[Start of section]
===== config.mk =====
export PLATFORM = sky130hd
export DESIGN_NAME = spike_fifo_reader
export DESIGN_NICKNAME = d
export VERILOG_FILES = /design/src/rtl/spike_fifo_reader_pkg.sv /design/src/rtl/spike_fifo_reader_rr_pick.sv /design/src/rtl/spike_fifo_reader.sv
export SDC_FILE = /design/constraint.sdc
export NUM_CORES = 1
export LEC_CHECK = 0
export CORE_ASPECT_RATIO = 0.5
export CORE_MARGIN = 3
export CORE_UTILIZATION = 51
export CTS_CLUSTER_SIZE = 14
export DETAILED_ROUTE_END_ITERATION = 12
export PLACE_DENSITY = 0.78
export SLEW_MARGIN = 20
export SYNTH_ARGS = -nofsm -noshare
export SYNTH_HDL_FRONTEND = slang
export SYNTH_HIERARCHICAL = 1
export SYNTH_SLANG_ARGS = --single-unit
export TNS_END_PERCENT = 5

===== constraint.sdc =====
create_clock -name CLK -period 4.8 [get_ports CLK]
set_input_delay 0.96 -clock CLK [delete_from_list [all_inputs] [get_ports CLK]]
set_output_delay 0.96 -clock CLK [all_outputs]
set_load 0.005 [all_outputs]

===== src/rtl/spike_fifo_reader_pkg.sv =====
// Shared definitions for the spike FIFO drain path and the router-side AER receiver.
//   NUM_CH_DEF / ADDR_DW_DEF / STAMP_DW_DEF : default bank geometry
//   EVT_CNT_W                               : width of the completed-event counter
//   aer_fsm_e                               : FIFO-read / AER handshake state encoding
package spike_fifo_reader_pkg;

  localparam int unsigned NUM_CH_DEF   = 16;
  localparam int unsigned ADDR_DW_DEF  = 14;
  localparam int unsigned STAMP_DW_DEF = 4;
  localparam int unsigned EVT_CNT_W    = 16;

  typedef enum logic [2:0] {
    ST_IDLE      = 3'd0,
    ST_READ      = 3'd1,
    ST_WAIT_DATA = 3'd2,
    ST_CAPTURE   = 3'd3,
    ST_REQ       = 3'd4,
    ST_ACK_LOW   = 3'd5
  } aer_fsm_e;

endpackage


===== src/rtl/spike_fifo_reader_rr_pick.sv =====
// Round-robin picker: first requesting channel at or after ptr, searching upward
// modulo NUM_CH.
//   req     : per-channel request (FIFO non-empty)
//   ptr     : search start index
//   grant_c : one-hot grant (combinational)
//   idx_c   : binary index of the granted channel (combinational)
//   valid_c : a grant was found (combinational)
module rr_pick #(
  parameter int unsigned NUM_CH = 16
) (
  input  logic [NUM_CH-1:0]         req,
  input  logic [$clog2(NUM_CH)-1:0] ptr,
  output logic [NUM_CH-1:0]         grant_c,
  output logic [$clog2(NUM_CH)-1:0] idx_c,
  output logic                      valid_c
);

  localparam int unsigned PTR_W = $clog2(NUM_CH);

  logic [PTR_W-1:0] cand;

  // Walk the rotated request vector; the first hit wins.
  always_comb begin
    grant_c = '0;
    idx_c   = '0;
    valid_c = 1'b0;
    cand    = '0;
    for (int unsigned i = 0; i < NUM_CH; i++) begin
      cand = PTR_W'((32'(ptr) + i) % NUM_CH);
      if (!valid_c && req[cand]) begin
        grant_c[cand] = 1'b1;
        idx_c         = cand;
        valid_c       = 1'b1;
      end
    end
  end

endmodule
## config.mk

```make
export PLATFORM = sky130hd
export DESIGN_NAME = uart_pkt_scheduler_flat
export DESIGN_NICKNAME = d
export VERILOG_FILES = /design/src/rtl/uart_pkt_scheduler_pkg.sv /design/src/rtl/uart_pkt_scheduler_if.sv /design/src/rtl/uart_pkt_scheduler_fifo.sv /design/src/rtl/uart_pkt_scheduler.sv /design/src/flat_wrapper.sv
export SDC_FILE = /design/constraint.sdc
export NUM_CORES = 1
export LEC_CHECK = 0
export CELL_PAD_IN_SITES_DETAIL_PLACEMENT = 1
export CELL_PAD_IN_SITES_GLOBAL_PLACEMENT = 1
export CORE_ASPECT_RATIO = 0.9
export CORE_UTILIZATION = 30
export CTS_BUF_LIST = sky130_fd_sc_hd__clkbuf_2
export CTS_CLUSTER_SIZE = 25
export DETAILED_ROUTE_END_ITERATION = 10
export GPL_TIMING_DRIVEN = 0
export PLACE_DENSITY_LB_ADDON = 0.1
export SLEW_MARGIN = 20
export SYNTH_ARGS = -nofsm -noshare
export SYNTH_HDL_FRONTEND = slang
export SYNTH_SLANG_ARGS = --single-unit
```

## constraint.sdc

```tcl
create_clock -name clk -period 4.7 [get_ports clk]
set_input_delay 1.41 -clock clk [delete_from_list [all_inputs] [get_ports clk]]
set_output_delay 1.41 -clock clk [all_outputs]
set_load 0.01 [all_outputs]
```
[End of section]
▶ _INSTRUCTIONS FOR THE TASK_:
Each line above needs to be written out again exactly.

▶ _SOLUTION TO THE PROBLEM_:
===== config.mk =====
export PLATFORM = sky130hd
export DESIGN_NAME = spike_fifo_reader
export DESIGN_NICKNAME = d
export VERILOG_FILES = /design/src/rtl/spike_fifo_reader_pkg.sv /design/src/rtl/spike_fifo_reader_rr_pick.sv /design/src/rtl/spike_fifo_reader.sv
export SDC_FILE = /design/constraint.sdc
export NUM_CORES = 1
export LEC_CHECK = 0
export CORE_ASPECT_RATIO = 0.5
export CORE_MARGIN = 3
export CORE_UTILIZATION = 51
export CTS_CLUSTER_SIZE = 14
export DETAILED_ROUTE_END_ITERATION = 12
export PLACE_DENSITY = 0.78
export SLEW_MARGIN = 20
export SYNTH_ARGS = -nofsm -noshare
export SYNTH_HDL_FRONTEND = slang
export SYNTH_HIERARCHICAL = 1
export SYNTH_SLANG_ARGS = --single-unit
export TNS_END_PERCENT = 5

===== constraint.sdc =====
create_clock -name CLK -period 4.8 [get_ports CLK]
set_input_delay 0.96 -clock CLK [delete_from_list [all_inputs] [get_ports CLK]]
set_output_delay 0.96 -clock CLK [all_outputs]
set_load 0.005 [all_outputs]

===== src/rtl/spike_fifo_reader_pkg.sv =====
// Shared definitions for the spike FIFO drain path and the router-side AER receiver.
//   NUM_CH_DEF / ADDR_DW_DEF / STAMP_DW_DEF : default bank geometry
//   EVT_CNT_W                               : width of the completed-event counter
//   aer_fsm_e                               : FIFO-read / AER handshake state encoding
package spike_fifo_reader_pkg;

  localparam int unsigned NUM_CH_DEF   = 16;
  localparam int unsigned ADDR_DW_DEF  = 14;
  localparam int unsigned STAMP_DW_DEF = 4;
  localparam int unsigned EVT_CNT_W    = 16;

  typedef enum logic [2:0] {
    ST_IDLE      = 3'd0,
    ST_READ      = 3'd1,
    ST_WAIT_DATA = 3'd2,
    ST_CAPTURE   = 3'd3,
    ST_REQ       = 3'd4,
    ST_ACK_LOW   = 3'd5
  } aer_fsm_e;

endpackage


===== src/rtl/spike_fifo_reader_rr_pick.sv =====
// Round-robin picker: first requesting channel at or after ptr, searching upward
// modulo NUM_CH.
//   req     : per-channel request (FIFO non-empty)
//   ptr     : search start index
//   grant_c : one-hot grant (combinational)
//   idx_c   : binary index of the granted channel (combinational)
//   valid_c : a grant was found (combinational)
module rr_pick #(
  parameter int unsigned NUM_CH = 16
) (
  input  logic [NUM_CH-1:0]         req,
  input  logic [$clog2(NUM_CH)-1:0] ptr,
  output logic [NUM_CH-1:0]         grant_c,
  output logic [$clog2(NUM_CH)-1:0] idx_c,
  output logic                      valid_c
);

  localparam int unsigned PTR_W = $clog2(NUM_CH);

  logic [PTR_W-1:0] cand;

  // Walk the rotated request vector; the first hit wins.
  always_comb begin
    grant_c = '0;
    idx_c   = '0;
    valid_c = 1'b0;
    cand    = '0;
    for (int unsigned i = 0; i < NUM_CH; i++) begin
      cand = PTR_W'((32'(ptr) + i) % NUM_CH);
      if (!valid_c && req[cand]) begin
        grant_c[cand] = 1'b1;
        idx_c         = cand;
        valid_c       = 1'b1;
      end
    end
  end

endmodule
## config.mk

```make
export PLATFORM = sky130hd
export DESIGN_NAME = uart_pkt_scheduler_flat
export DESIGN_NICKNAME = d
export VERILOG_FILES = /design/src/rtl/uart_pkt_scheduler_pkg.sv /design/src/rtl/uart_pkt_scheduler_if.sv /design/src/rtl/uart_pkt_scheduler_fifo.sv /design/src/rtl/uart_pkt_scheduler.sv /design/src/flat_wrapper.sv
export SDC_FILE = /design/constraint.sdc
export NUM_CORES = 1
export LEC_CHECK = 0
export CELL_PAD_IN_SITES_DETAIL_PLACEMENT = 1
export CELL_PAD_IN_SITES_GLOBAL_PLACEMENT = 1
export CORE_ASPECT_RATIO = 0.9
export CORE_UTILIZATION = 30
export CTS_BUF_LIST = sky130_fd_sc_hd__clkbuf_2
export CTS_CLUSTER_SIZE = 25
export DETAILED_ROUTE_END_ITERATION = 10
export GPL_TIMING_DRIVEN = 0
export PLACE_DENSITY_LB_ADDON = 0.1
export SLEW_MARGIN = 20
export SYNTH_ARGS = -nofsm -noshare
export SYNTH_HDL_FRONTEND = slang
export SYNTH_SLANG_ARGS = --single-unit
```

## constraint.sdc

```tcl
create_clock -name clk -period 4.7 [get_ports clk]
set_input_delay 1.41 -clock clk [delete_from_list [all_inputs] [get_ports clk]]
set_output_delay 1.41 -clock clk [all_outputs]
set_load 0.01 [all_outputs]
```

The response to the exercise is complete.